Ausbau der Schulsozialarbeit seit 2006

Verdreifachung: Die Schulsozialarbeit in Baden-Württemberg wird seit 2006 kontinuierlich ausgebaut. Nach den Zahlen des KVJS (Kommunalverband für Jugend und Soziales) waren Ende 2006 im Land 486 Vollkräfte beschäftigt. Aktuell sind es 1368 Schulsozialarbeiter. Das Land, das 2012 in die Förderung einstieg, hat voriges Jahr 22,3 Millionen Euro für Schulsozialarbeit ausgegeben.

In 29 Gemeinden: Im Landkreis Esslingen gibt es derzeit 102,5 Stellen für Schulsozialarbeit, die sich mehr als 150 Personen teilen. Schulsozialarbeit wird in 29 von 44 Kreisgemeinden geleistet, von neun kommunalen und vier freien Trägern.

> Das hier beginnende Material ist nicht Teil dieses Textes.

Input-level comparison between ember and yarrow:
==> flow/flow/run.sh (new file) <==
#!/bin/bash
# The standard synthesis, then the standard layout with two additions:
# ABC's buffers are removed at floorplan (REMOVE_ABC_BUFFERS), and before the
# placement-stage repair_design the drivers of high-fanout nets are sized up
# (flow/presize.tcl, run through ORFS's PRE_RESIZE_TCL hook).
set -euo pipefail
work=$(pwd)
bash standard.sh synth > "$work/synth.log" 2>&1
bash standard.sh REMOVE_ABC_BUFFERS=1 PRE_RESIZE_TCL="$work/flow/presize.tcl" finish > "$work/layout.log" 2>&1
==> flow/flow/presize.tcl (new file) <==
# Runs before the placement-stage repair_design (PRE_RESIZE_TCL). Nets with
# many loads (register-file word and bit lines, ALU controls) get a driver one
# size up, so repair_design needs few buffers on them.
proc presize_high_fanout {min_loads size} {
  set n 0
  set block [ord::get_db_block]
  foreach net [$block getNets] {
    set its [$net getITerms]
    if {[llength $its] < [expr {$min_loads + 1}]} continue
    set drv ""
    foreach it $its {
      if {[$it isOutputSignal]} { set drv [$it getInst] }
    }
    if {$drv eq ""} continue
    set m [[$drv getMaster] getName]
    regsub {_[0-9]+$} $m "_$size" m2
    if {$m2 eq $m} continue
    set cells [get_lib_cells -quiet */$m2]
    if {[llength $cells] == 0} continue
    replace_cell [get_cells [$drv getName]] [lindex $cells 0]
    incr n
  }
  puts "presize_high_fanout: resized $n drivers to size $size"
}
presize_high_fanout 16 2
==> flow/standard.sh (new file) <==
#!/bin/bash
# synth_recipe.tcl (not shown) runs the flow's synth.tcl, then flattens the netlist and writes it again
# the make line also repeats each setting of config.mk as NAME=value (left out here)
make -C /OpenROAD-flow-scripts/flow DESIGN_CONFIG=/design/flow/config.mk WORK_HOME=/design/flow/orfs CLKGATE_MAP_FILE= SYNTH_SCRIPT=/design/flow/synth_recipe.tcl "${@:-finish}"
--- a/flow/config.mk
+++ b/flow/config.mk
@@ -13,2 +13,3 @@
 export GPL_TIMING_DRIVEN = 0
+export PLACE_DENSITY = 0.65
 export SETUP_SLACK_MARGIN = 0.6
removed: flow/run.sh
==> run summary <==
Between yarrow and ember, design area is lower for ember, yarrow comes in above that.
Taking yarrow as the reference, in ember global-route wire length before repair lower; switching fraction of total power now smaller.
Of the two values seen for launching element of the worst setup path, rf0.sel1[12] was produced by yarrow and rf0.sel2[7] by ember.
What follows belongs to an exercise in optimizing a design on an open flow for small area, a short achievable clock period and few clock cycles per item; a production flow would make more cautious choices.
Function was checked by simulation only, so behaviour that the tests miss may differ from the original.
Power is estimated from default activity; no workload was simulated.

==> flow/design.v <==
package deq_pkg;
  localparam int unsigned DEPTH  = 32;
  localparam int unsigned AW     = $clog2(DEPTH);
  localparam int unsigned CW     = $clog2(DEPTH + 1);
  localparam int unsigned CMD_W  = 3;
  localparam int unsigned DATA_W = 32;
  localparam int unsigned ST_W   = 2;
  typedef enum logic [CMD_W-1:0] {
    CMD_PUSH_FRONT = 3'd0,
    CMD_PUSH_REAR  = 3'd1,
    CMD_POP_FRONT  = 3'd2,
    CMD_POP_REAR   = 3'd3,
    CMD_QUERY      = 3'd4,
    CMD_DUMP       = 3'd5
  } cmd_t;
  typedef enum logic [ST_W-1:0] {
    ST_OK    = 2'd0,
    ST_UNDER = 2'd1,
    ST_OVER  = 2'd2
  } status_t;
  function automatic logic [AW-1:0] ring_pos(input logic [AW-1:0] base,
                                             input logic [CW-1:0] off);
    logic [CW:0] sum;
    logic [CW:0] lim;
    lim = DEPTH;
    sum = {{(CW+1-AW){1'b0}}, base} + {1'b0, off};
    if (sum >= lim) begin
      sum = sum - lim;
    end
    ring_pos = sum[AW-1:0];
  endfunction
endpackage
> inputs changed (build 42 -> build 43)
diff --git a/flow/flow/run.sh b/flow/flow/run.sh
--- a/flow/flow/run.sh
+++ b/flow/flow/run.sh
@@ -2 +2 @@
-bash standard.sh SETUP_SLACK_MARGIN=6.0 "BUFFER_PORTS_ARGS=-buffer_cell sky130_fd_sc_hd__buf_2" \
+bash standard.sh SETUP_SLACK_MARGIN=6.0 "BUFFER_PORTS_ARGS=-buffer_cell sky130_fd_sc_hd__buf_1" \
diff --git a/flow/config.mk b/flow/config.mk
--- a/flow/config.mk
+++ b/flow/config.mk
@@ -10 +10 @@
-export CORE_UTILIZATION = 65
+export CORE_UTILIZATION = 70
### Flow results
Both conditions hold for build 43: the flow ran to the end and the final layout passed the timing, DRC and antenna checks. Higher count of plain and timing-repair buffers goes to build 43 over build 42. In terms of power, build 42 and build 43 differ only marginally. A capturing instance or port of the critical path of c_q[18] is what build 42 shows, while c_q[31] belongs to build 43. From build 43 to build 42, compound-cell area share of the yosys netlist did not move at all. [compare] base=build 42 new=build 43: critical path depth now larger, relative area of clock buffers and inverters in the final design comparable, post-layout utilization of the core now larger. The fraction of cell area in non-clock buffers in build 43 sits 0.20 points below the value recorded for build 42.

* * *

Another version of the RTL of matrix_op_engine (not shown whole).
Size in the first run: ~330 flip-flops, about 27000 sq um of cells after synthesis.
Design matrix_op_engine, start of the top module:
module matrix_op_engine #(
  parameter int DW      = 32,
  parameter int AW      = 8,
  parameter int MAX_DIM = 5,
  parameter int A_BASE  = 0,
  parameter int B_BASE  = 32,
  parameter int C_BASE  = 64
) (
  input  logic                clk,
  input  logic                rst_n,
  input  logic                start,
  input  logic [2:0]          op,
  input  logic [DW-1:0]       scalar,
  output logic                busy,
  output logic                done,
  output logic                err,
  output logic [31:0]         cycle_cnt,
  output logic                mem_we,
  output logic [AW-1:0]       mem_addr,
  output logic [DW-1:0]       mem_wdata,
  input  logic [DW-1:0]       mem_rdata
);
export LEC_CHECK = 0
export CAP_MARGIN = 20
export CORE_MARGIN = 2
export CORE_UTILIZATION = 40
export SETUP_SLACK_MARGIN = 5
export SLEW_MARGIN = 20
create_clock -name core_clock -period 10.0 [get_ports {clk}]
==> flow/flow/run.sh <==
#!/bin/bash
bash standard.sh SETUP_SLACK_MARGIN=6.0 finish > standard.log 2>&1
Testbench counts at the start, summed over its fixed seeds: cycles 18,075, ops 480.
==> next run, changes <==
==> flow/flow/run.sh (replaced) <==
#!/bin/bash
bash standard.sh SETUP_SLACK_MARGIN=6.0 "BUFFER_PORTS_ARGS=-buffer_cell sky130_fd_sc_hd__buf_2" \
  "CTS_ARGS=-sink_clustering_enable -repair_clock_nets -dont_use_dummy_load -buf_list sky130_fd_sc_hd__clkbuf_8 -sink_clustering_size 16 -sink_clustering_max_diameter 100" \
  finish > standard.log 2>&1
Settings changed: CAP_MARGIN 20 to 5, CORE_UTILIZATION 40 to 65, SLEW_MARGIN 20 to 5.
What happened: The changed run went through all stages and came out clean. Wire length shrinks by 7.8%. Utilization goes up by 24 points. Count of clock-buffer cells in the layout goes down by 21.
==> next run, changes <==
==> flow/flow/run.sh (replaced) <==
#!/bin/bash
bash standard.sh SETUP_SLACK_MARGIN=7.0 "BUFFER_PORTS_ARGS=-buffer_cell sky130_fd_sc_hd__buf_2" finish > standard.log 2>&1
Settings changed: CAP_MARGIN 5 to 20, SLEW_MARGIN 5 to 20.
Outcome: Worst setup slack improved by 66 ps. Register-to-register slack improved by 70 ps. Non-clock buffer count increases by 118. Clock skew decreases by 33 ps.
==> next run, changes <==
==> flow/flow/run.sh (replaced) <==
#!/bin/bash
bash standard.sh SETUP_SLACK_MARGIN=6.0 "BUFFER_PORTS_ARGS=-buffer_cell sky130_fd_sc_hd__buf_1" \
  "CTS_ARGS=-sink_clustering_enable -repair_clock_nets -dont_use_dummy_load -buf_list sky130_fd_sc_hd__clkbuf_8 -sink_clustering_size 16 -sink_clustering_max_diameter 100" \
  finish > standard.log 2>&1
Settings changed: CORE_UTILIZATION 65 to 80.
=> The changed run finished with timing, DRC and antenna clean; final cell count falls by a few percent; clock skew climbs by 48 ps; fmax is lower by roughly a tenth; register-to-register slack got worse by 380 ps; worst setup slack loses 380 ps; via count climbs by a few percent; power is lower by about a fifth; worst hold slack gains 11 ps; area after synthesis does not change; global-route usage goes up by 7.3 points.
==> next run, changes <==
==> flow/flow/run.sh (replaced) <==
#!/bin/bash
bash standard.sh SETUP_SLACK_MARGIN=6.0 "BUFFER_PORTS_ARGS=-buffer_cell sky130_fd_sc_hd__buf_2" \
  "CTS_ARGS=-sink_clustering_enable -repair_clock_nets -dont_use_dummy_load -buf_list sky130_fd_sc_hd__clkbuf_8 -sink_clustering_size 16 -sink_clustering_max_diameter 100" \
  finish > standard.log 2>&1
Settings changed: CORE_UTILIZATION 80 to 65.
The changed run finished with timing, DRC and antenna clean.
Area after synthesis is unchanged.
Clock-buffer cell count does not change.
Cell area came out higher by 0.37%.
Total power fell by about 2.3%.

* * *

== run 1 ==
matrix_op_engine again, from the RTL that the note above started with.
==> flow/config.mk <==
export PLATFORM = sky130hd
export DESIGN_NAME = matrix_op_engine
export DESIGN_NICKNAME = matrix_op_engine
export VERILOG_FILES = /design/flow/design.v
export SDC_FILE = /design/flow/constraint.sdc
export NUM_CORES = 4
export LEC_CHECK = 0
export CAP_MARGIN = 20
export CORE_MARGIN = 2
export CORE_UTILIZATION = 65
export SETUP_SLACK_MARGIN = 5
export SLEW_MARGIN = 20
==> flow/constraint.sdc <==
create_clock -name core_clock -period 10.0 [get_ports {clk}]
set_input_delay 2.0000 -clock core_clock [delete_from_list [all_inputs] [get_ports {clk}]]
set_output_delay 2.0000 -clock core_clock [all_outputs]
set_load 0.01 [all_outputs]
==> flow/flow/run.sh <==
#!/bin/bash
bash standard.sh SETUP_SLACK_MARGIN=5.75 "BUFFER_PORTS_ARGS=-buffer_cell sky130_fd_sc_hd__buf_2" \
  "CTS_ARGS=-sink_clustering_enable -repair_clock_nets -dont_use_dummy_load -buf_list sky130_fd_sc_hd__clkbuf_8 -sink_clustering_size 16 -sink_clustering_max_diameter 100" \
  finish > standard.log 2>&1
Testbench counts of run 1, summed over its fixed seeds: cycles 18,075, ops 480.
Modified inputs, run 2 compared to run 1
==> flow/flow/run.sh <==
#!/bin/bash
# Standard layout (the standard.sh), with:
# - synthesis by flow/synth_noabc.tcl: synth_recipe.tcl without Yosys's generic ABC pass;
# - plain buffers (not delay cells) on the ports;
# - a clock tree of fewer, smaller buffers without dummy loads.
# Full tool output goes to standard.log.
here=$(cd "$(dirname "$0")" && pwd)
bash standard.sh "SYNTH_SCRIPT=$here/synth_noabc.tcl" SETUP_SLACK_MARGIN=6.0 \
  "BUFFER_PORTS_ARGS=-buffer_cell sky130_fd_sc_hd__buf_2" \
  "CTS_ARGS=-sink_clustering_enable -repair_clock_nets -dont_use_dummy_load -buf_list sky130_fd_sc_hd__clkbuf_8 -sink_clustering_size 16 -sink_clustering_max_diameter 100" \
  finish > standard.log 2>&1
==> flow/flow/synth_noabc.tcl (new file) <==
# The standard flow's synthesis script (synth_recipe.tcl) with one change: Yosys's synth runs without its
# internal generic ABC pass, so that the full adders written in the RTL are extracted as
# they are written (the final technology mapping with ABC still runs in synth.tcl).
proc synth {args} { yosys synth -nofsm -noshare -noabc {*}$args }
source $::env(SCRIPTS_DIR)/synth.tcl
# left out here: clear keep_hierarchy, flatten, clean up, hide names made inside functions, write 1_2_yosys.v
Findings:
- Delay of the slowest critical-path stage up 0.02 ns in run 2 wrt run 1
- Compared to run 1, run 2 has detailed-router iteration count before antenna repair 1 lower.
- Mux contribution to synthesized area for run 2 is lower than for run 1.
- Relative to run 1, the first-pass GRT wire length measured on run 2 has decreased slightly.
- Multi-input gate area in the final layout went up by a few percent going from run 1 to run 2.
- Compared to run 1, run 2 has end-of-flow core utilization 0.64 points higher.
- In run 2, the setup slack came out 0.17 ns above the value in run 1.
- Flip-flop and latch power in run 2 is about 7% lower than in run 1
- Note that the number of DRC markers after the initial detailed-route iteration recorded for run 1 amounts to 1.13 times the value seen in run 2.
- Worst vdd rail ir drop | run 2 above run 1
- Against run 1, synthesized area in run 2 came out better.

1,42 auf 1000: Auf 1000 junge Menschen zwischen 6 und 18 Jahren kommen im Kreis Esslingen 1,42 Stellen Schulsozialarbeit. Im Schnitt haben die baden-württembergischen Kreise 1,06 Kräfte. Besser ausgestattet als der Kreis Esslingen sind nur der Landkreis Konstanz und drei Stadtkreise. Am unteren Ende rangiert der Alb-Donau-Kreis mit 0,71 Stellen. An allen Gymnasien des Kreises gibt es Sozialarbeiter, bei 73 Prozent der Grundschulen und 85 Prozent der Realschulen.